“All men can see these tactics whereby I conquer, but what none can see is the strategy out of which victory is evolved.” – Sun Tzu

 

Principles of Wealth #34* 

According to the financial planning community, asset allocation is the single most important factor in building wealth. This is misleading.  The most important factor is actually risk management. Asset allocation is just a part of risk management. The other two parts are position sizing and loss limitation.

 Risk is an element of every investment transaction. But if you know what you’re doing, most of it is unnecessary. And by knowing what you’re doing, I mean following the “best practices” I’ve discovered over the years.

 

Asset Allocation

Asset allocation means dividing your investment capital into different asset classes. By doing that, if one asset class tumbles, you have money invested in other classes that may not drop as fast… or may hold strong… or may even increase in value.

To show you how important asset allocation is, let’s look at would have happened to two investors in 2008.

Our first investor is “Joe.” He had 100% of his money invested in the stock market in 2008. Let’s say $100,000. In other words, he had no diversified asset allocation plan, and his money was wide open to stock market volatility. So when the S&P 500 dropped 37% that year, Joe lost $37,000.

Our second investor, “Nancy,” also had $100,000 invested. But she took a more conservative approach. She followed the traditional Wall Street asset allocation model – 60% in stocks and 40% in bonds.

Like Joe, Nancy lost some money when the S&P 500 dropped 37%. But she had fewer of her dollars in the stock market. Therefore, she lost less than Joe did. That alone makes her strategy superior. But it gets better…

Bonds are typically inversely correlated to stocks. And in 2008, when the stock market was plummeting, bonds rose 5%. So while 60% of Nancy’s money dropped 37% (her stock market losses), the other 40% of her money rose 5% (her bond gains). So Nancy actually lost only 20% of her money in 2008, or $20,000.

Had you invested your money with the “average” financial planner back then, this would have likely been your outcome. That’s why the two-asset class “Wall Street” model is far from optimal. And that’s why I recommend reducing your exposure to stock market risk with an expanded asset-allocation strategy that includes such things as real estate, gold, cash, and entrepreneurial businesses.

 

Position Sizing

Position sizing is a simple strategy dressed up in a fancy name. The idea here is to limit risk by deciding you won’t put more than $X or X% of your capital in any single investment.

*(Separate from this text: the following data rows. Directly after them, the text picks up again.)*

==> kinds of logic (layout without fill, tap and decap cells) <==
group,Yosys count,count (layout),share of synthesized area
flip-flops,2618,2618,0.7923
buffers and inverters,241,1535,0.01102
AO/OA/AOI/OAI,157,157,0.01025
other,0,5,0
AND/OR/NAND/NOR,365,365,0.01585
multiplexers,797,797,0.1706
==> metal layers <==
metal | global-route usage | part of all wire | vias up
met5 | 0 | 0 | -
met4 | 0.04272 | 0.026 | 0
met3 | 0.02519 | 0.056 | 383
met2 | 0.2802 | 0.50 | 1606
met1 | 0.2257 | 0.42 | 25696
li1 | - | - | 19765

Where asset allocation reduces overall risk, position sizing reduces the risk within each asset class.

If, for example, you had $800,000, you might put $100,000 in each of eight asset classes. That’s asset allocation. Position sizing would determine how you divide the $100,000 in each asset class between individual investments.

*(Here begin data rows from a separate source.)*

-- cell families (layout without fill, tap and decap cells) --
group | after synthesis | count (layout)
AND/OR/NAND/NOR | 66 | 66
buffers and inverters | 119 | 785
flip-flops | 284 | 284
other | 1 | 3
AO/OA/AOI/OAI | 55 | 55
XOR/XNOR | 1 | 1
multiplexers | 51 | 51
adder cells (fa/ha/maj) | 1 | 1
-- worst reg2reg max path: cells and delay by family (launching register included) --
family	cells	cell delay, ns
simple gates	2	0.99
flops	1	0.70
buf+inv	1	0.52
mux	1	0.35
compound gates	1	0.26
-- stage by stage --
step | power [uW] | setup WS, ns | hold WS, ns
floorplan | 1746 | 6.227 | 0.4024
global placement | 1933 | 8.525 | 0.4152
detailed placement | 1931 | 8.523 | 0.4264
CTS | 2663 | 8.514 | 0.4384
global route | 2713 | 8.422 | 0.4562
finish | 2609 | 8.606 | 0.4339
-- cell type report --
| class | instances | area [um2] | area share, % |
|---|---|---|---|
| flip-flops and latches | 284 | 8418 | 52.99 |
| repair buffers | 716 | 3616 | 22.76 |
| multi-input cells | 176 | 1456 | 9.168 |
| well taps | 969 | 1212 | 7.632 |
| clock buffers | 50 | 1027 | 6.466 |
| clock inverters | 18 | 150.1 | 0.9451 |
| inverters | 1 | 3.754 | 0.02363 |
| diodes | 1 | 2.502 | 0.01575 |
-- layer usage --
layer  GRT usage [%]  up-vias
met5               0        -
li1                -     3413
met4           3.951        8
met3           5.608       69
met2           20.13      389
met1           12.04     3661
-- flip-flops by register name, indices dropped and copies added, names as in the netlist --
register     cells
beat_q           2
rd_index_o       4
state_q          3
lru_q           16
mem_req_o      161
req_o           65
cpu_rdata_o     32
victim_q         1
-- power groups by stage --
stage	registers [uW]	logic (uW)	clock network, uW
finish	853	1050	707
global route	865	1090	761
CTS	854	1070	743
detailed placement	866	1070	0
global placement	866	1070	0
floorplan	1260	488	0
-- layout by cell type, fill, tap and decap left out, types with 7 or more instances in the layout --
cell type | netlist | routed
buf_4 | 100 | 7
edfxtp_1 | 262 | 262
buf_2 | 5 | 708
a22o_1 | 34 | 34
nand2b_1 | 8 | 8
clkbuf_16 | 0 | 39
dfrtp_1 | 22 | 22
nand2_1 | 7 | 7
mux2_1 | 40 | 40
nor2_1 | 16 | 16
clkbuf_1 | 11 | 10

You might say that you’ll invest no more than $8,000 in any one deal. $8,000 is 1% of $800,000. So if one investment of $8,000 went down to zero, your Free Net Wealth ($800,000) would go down by only 1%.

Like asset allocation, position sizing is a way for conservative investors to protect themselves from catastrophic losses. I’m a strong proponent of position sizing. This is an important safeguard – especially if you ever find yourself wanting to “go big” on some gamble.

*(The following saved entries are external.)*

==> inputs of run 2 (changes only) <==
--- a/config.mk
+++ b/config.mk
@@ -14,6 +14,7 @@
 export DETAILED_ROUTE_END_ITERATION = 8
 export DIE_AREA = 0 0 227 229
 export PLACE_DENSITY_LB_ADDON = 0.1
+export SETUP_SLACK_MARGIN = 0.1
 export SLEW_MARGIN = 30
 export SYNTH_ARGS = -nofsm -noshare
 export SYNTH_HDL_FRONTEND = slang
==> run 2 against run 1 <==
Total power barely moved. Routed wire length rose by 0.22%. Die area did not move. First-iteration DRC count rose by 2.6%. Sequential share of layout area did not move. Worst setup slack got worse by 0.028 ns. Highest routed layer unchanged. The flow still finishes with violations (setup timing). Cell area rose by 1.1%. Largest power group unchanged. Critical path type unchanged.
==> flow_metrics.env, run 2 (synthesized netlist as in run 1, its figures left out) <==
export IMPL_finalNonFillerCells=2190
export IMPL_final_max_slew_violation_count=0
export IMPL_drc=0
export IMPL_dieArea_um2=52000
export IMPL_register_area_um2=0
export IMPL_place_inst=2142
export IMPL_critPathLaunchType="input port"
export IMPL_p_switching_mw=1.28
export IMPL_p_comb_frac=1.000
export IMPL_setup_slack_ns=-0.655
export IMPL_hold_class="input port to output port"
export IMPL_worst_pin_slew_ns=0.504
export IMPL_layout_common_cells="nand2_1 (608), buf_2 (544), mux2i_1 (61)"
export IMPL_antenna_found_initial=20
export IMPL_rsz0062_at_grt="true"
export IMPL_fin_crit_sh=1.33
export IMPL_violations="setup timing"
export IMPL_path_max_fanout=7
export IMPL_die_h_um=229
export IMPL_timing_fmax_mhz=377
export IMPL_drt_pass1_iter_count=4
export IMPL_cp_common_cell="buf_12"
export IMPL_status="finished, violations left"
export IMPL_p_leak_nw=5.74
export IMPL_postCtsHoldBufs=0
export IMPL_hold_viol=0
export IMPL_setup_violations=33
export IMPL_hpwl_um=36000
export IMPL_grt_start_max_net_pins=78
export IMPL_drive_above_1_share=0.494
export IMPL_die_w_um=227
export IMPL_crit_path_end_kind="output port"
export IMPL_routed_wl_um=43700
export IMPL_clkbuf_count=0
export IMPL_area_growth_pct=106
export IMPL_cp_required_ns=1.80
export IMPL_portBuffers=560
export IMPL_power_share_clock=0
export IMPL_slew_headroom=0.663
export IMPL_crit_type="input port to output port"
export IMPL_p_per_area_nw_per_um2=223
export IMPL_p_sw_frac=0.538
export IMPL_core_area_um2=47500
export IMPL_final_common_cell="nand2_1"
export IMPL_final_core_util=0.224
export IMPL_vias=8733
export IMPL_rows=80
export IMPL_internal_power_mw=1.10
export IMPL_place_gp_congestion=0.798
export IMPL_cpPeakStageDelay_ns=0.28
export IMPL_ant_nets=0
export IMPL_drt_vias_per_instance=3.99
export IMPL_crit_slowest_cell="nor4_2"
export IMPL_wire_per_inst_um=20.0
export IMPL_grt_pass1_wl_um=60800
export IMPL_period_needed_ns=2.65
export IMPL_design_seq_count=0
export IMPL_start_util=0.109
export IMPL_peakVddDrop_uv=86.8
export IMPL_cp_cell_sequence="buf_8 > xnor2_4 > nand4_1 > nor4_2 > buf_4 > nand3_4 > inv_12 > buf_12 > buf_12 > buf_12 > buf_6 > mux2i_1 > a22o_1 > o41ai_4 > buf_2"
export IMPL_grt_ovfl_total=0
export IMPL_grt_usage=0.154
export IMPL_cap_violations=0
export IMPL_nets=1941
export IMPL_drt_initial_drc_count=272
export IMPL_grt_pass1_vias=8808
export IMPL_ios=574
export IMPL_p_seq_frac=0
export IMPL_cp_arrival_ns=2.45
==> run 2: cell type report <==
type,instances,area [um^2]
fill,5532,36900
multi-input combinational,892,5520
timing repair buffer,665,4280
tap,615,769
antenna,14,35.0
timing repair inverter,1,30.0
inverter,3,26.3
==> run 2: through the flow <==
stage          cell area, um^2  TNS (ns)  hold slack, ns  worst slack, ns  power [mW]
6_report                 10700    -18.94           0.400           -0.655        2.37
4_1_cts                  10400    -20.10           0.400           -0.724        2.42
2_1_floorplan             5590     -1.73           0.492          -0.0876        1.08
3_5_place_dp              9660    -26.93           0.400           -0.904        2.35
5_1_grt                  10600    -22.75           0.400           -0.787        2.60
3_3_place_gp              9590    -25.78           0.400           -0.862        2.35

Keep this in mind: The smaller you can make your position limit, the safer you will be. My position limit is 1% of my Free Net Wealth on many of my stock investments. But when you are starting out, it will be hard to set such a small limit. A good rule of thumb for most people is 3%-5%.

 

Loss Limitation

When you use position sizing to buy stocks, you are limiting your potential losses to a percentage of your portfolio (1% for me – maybe 3%-5% for you). But you can further reduce your risk by attaching a “stop loss” to each stock you buy.

A stop loss predetermines the price at which you will sell a stock if its price drops that low. If, for example, you set a 25% stop loss on a $20 stock, you will sell it if its price drops to $15. This reduces your risk for that stock to 25% of its position size.

Getting back to our earlier example and assuming that you have $8,000 invested in the stock (your position limit)… If the stock’s value dropped 25% to $6,000, you would sell it. You would take a loss of $2,000 and no more. And if, as in our earlier example, you had a total of $800,000 invested, your total loss on that investment would be only one-quarter of 1% of your Free Net Wealth.

Stop losses allow you to control what you are willing to lose. They remove emotion (an investor’s great enemy) from consideration when a stock, a group of stocks – or even the entire stock market – is tumbling.

And as you can see, when you combine stop-loss limits with position sizing, you reduce risk dramatically.

* In this series of essays, I’m trying to make a book about wealth building that is based on the discoveries and observations I’ve made over the years: What wealth is, what it’s not, how it can be acquired, and how it is usually lost.